*** Provided material Section Begins ***

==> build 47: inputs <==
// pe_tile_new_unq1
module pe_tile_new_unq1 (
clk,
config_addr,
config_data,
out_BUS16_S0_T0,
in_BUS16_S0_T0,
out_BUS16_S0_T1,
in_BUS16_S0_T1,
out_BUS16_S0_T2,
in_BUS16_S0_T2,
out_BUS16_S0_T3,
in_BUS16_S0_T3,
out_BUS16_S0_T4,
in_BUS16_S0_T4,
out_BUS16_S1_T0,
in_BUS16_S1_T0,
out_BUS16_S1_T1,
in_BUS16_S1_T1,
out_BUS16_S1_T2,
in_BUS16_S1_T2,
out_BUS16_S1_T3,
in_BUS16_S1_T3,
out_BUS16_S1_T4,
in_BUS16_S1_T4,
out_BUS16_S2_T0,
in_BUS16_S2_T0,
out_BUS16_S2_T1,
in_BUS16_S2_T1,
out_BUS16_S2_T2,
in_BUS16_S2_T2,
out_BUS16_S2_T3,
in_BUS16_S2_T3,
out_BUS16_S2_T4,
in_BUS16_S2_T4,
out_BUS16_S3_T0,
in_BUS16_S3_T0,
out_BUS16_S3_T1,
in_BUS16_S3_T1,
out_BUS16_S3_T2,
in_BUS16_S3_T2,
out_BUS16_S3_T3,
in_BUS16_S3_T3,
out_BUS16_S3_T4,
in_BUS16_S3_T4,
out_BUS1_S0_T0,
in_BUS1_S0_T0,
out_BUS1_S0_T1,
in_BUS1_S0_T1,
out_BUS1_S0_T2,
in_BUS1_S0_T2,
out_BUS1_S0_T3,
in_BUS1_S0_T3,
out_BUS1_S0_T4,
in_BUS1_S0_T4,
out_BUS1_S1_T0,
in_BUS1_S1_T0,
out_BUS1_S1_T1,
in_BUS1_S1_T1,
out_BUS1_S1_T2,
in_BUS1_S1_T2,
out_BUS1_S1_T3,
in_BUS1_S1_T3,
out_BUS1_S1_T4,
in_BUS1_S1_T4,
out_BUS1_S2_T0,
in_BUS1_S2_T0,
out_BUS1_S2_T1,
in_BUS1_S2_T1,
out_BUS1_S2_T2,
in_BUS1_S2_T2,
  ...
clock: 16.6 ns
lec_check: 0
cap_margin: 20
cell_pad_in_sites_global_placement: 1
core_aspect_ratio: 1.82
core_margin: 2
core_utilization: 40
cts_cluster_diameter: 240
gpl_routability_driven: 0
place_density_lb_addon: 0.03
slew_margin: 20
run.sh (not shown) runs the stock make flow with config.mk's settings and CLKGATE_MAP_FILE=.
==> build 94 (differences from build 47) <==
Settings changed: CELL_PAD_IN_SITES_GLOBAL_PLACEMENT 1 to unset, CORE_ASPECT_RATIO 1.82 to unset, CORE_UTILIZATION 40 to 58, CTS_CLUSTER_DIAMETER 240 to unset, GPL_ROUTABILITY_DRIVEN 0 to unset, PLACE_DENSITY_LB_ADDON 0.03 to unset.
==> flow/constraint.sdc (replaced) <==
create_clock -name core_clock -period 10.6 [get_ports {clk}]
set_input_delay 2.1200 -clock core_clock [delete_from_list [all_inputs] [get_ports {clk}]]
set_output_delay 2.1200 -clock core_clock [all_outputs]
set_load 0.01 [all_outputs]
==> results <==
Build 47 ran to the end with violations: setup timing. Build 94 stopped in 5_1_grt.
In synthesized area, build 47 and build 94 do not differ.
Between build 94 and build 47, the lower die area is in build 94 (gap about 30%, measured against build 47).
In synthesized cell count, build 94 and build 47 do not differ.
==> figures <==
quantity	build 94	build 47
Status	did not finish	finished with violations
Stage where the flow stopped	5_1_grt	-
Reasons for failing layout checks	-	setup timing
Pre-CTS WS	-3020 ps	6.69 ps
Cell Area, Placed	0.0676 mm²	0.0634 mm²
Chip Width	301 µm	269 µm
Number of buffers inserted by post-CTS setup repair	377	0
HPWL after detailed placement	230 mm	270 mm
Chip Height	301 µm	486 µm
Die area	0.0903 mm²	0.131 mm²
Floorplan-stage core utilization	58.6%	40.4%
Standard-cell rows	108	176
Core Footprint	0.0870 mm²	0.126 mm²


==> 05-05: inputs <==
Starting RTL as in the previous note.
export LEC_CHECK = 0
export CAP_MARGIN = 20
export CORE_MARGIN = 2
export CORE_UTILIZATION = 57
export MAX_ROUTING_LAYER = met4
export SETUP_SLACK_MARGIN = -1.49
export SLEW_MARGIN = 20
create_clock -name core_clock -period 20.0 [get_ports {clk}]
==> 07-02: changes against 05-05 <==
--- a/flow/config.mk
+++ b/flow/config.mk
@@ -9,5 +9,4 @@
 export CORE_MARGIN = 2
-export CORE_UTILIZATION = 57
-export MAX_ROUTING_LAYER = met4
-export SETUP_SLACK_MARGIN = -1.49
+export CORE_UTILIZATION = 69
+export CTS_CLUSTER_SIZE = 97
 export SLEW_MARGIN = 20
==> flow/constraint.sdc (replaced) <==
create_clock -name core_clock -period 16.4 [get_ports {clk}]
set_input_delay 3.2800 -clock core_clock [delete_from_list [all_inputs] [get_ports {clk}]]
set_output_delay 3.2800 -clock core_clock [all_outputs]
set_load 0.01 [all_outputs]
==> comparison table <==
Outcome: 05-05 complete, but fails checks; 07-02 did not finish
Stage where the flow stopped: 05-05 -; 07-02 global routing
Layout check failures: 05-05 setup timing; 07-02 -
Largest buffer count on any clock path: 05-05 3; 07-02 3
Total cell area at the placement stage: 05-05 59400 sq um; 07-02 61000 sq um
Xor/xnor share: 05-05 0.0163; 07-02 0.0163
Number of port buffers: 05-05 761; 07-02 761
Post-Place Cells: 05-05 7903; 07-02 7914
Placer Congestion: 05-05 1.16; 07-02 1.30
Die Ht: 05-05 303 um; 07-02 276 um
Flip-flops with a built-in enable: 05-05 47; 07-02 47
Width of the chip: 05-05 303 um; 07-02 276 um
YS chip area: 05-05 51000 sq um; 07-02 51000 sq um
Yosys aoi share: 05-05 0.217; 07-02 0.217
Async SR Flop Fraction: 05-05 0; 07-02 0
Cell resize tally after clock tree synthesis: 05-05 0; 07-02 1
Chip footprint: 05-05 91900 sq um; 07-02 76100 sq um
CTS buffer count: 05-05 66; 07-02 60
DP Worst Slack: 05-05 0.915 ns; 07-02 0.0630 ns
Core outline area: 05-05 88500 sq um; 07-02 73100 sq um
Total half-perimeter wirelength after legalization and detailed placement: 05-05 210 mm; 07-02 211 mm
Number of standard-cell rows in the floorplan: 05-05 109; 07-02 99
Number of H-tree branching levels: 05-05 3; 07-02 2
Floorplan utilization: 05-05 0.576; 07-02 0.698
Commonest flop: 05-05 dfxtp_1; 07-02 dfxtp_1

*** Provided material Section Ends ***

● What you will do:
Which lines above include the word "timing"? Return each one.

● Task output:
Build 47 ran to the end with violations: setup timing. Build 94 stopped in 5_1_grt.
Reasons for failing layout checks	-	setup timing
Layout check failures: 05-05 setup timing; 07-02 -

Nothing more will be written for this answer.